* _Exercise aim_
The lines to copy run from the one containing "psl_pkg::t_entry n_entry;" to the end of the records below; repeat them exactly and include nothing else.

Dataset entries
<file path="src/hdl/psl_pkg.sv">
// Shared types and codes for the priority stack core.
// Used by psl_cell and priority_stack_lifo_ties_core; no dependencies.
package psl_pkg;

    // Field widths of the request and result items
    localparam int OP_W     = 2;
    localparam int PRIO_W   = 8;
    localparam int VAL_W    = 32;
    localparam int STATUS_W = 2;
    localparam int CNT_W    = 5;

    // Packed stream widths, rounded up to whole bytes
    localparam int IN_BITS  = OP_W + PRIO_W + VAL_W;
    localparam int IN_W     = ((IN_BITS + 7) / 8) * 8;
    localparam int OUT_BITS = STATUS_W + VAL_W + CNT_W + 1;
    localparam int OUT_W    = ((OUT_BITS + 7) / 8) * 8;

    // Operation codes
    localparam logic [OP_W-1:0] OP_PUSH  = 2'd0;
    localparam logic [OP_W-1:0] OP_POP   = 2'd1;
    localparam logic [OP_W-1:0] OP_CLEAR = 2'd2;

    // Status codes
    localparam logic [STATUS_W-1:0] ST_DONE  = 2'd0;
    localparam logic [STATUS_W-1:0] ST_EMPTY = 2'd1;
    localparam logic [STATUS_W-1:0] ST_FULL  = 2'd2;

    // One held entry, as passed between neighbouring cells
    typedef struct packed {
        logic                    valid;
        logic [PRIO_W-1:0]       prio;
        logic signed [VAL_W-1:0] value;
    } t_entry;

    // Broadcast command to every cell of the chain
    typedef struct packed {
        logic                    push;
        logic                    pop;
        logic                    clear;
        logic [PRIO_W-1:0]       prio;
        logic signed [VAL_W-1:0] value;
    } t_cell_ctrl;

endpackage

</file>
<file path="src/hdl/priority_stack_lifo_ties_core.sv">
// Bounded priority stack built as a sorted chain of psl_cell slots.
// Depends on psl_pkg and psl_cell.
//
// Usage:
//   Requests enter on the slave stream (i_s_tvalid / o_s_tready / i_s_tdata):
//   push a priority and value, pop the highest priority entry (newest among
//   equal priorities), or clear. Each request gives exactly one result on the
//   master stream (o_m_tvalid / i_m_tready / o_m_tdata) carrying the status,
//   the popped value, the entry count and an empty flag.
//   The result is registered and appears in the cycle after acceptance.
//   Throughput: one request per cycle while the receiver takes results.
//   The chain is kept sorted, highest priority at cell 0, so a push is a
//   parallel compare-and-shift and a pop reads cell 0 and shifts it left.
//   Reset (i_rst_n low, synchronous) empties the store and drops any result
//   not yet taken.
//   When the receiver stalls, the result stays in the output register and
//   o_s_tready falls until it is taken; no request is lost.
module priority_stack_lifo_ties_core #(
    parameter int DEPTH = 16
) (
    input  logic                       i_clk,
    input  logic                       i_rst_n,
    input  logic                       i_s_tvalid,
    output logic                       o_s_tready,
    // [1:0] op, [9:2] priority_req, [41:10] value, [47:42] zero
    input  logic [psl_pkg::IN_W-1:0]   i_s_tdata,
    output logic                       o_m_tvalid,
    input  logic                       i_m_tready,
    // [1:0] status, [33:2] popped_value, [38:34] entry_count, [39] is_empty
    output logic [psl_pkg::OUT_W-1:0]  o_m_tdata
);

    localparam int CW = $clog2(DEPTH + 1);

    // Request fields
    logic [psl_pkg::OP_W-1:0]           req_op;
    logic [psl_pkg::PRIO_W-1:0]         req_prio;
    logic signed [psl_pkg::VAL_W-1:0]   req_value;
    assign req_op    = i_s_tdata[psl_pkg::OP_W-1:0];
    assign req_prio  = i_s_tdata[psl_pkg::OP_W +: psl_pkg::PRIO_W];
    assign req_value = i_s_tdata[psl_pkg::OP_W + psl_pkg::PRIO_W +: psl_pkg::VAL_W];

    logic r_m_valid;
    logic [psl_pkg::OUT_W-1:0] r_m_data;
    logic [psl_pkg::OUT_W-1:0] n_m_data;
    logic [CW-1:0] r_count;
    logic [CW-1:0] n_count;

    logic accept;
    logic full;
    logic empty;
    assign o_s_tready = !r_m_valid || i_m_tready;
    assign accept     = i_s_tvalid && o_s_tready;
    assign full       = (r_count == CW'(DEPTH));
    assign empty      = (r_count == '0);

    // Command to the chain; refused pushes and empty pops leave it alone
    psl_pkg::t_cell_ctrl ctrl;
    always_comb begin
        ctrl.push  = accept && (req_op == psl_pkg::OP_PUSH) && !full;
        ctrl.pop   = accept && (req_op == psl_pkg::OP_POP) && !empty;
        ctrl.clear = accept && (req_op == psl_pkg::OP_CLEAR);
        ctrl.prio  = req_prio;
        ctrl.value = req_value;
    end

    // Chain of cells, head (highest priority) at index 0
    psl_pkg::t_entry cell_q [DEPTH];
    logic            cell_ge [DEPTH];
    psl_pkg::t_entry blank;
    assign blank = '0;

    genvar g;
    generate
        for (g = 0; g < DEPTH; g++) begin : g_cell
            psl_pkg::t_entry left_e;
            psl_pkg::t_entry right_e;
            logic            left_ge;
            if (g == 0) begin : g_head
                assign left_e  = blank;
                assign left_ge = 1'b0;
            end else begin : g_mid
                assign left_e  = cell_q[g-1];
                assign left_ge = cell_ge[g-1];
            end
            if (g == DEPTH - 1) begin : g_tail
                assign right_e = blank;
            end else begin : g_body
                assign right_e = cell_q[g+1];
            end
            psl_cell u_cell (
                .i_clk     (i_clk),
                .i_rst_n   (i_rst_n),
                .i_ctrl    (ctrl),
                .i_left    (left_e),
                .i_left_ge (left_ge),
                .i_right   (right_e),
                .o_entry   (cell_q[g]),
                .o_ge      (cell_ge[g])
            );
        end
    endgenerate

    // Result and count for the accepted request
    logic [psl_pkg::STATUS_W-1:0]     res_status;
    logic signed [psl_pkg::VAL_W-1:0] res_value;
    logic [31:0]                      cnt_ext;
    always_comb begin
        res_status = psl_pkg::ST_DONE;
        res_value  = '0;
        n_count    = r_count;
        case (req_op)
            psl_pkg::OP_PUSH: begin
                if (full) begin
                    res_status = psl_pkg::ST_FULL;
                end else begin
                    n_count = r_count + CW'(1);
                end
            end
            psl_pkg::OP_POP: begin
                if (empty) begin
                    res_status = psl_pkg::ST_EMPTY;
                end else begin
                    res_value = cell_q[0].value;
                    n_count   = r_count - CW'(1);
                end
            end
            psl_pkg::OP_CLEAR: begin
                n_count = '0;
            end
            default: begin
                n_count = r_count;
            end
        endcase
        cnt_ext  = 32'(n_count);
        n_m_data = '0;
        n_m_data[psl_pkg::STATUS_W-1:0] = res_status;
        n_m_data[psl_pkg::STATUS_W +: psl_pkg::VAL_W] = res_value;
        n_m_data[psl_pkg::STATUS_W + psl_pkg::VAL_W +: psl_pkg::CNT_W] =
            cnt_ext[psl_pkg::CNT_W-1:0];
        n_m_data[psl_pkg::OUT_BITS-1] = (n_count == '0);
    end

    // Count and output register
    always_ff @(posedge i_clk) begin
        if (!i_rst_n) begin
            r_count   <= '0;
            r_m_valid <= 1'b0;
        end else begin
            if (accept) begin
                r_count   <= n_count;
                r_m_valid <= 1'b1;
            end else if (i_m_tready) begin
                r_m_valid <= 1'b0;
            end
        end
        if (accept) begin
            r_m_data <= n_m_data;
        end
    end

    assign o_m_tvalid = r_m_valid;
    assign o_m_tdata  = r_m_data;

endmodule

</file>
<file path="src/hdl/psl_cell.sv">
// One slot of the sorted chain: holds an entry and moves it at most one place on a push or pop.
// Depends on psl_pkg.
module psl_cell (
    input  logic                 i_clk,
    input  logic                 i_rst_n,
    input  psl_pkg::t_cell_ctrl  i_ctrl,
    input  psl_pkg::t_entry      i_left,
    input  logic                 i_left_ge,
    input  psl_pkg::t_entry      i_right,
    output psl_pkg::t_entry      o_entry,
    output logic                 o_ge
);

    psl_pkg::t_entry r_entry;
    psl_pkg::t_entry n_entry;

    // New priority sits at or ahead of this slot: empty slot, or not above
    // the new one (ties go in front, so the newest equal entry leaves first)
    assign o_ge    = !r_entry.valid || (i_ctrl.prio >= r_entry.prio);
    assign o_entry = r_entry;

    // Next contents: emptied on clear, shift right on insert, shift left on removal
    always_comb begin
        n_entry = r_entry;
        if (i_ctrl.clear) begin
            n_entry.valid = 1'b0;
        end else if (i_ctrl.push) begin
            if (i_left_ge) begin
                n_entry = i_left;
            end else if (o_ge) begin
                n_entry.valid = 1'b1;
                n_entry.prio  = i_ctrl.prio;
                n_entry.value = i_ctrl.value;
            end
        end else if (i_ctrl.pop) begin
            n_entry = i_right;
        end
    end

    // Valid bit reset; payload needs none
    always_ff @(posedge i_clk) begin
        if (!i_rst_n) begin
            r_entry.valid <= 1'b0;
        end else begin
            r_entry.valid <= n_entry.valid;
        end
        r_entry.prio  <= n_entry.prio;
        r_entry.value <= n_entry.value;
    end

endmodule
</file>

* _Output_
    psl_pkg::t_entry n_entry;

    // New priority sits at or ahead of this slot: empty slot, or not above
    // the new one (ties go in front, so the newest equal entry leaves first)
    assign o_ge    = !r_entry.valid || (i_ctrl.prio >= r_entry.prio);
    assign o_entry = r_entry;

    // Next contents: emptied on clear, shift right on insert, shift left on removal
    always_comb begin
        n_entry = r_entry;
        if (i_ctrl.clear) begin
            n_entry.valid = 1'b0;
        end else if (i_ctrl.push) begin
            if (i_left_ge) begin
                n_entry = i_left;
            end else if (o_ge) begin
                n_entry.valid = 1'b1;
                n_entry.prio  = i_ctrl.prio;
                n_entry.value = i_ctrl.value;
            end
        end else if (i_ctrl.pop) begin
            n_entry = i_right;
        end
    end

    // Valid bit reset; payload needs none
    always_ff @(posedge i_clk) begin
        if (!i_rst_n) begin
            r_entry.valid <= 1'b0;
        end else begin
            r_entry.valid <= n_entry.valid;
        end
        r_entry.prio  <= n_entry.prio;
        r_entry.value <= n_entry.value;
    end

endmodule
</file>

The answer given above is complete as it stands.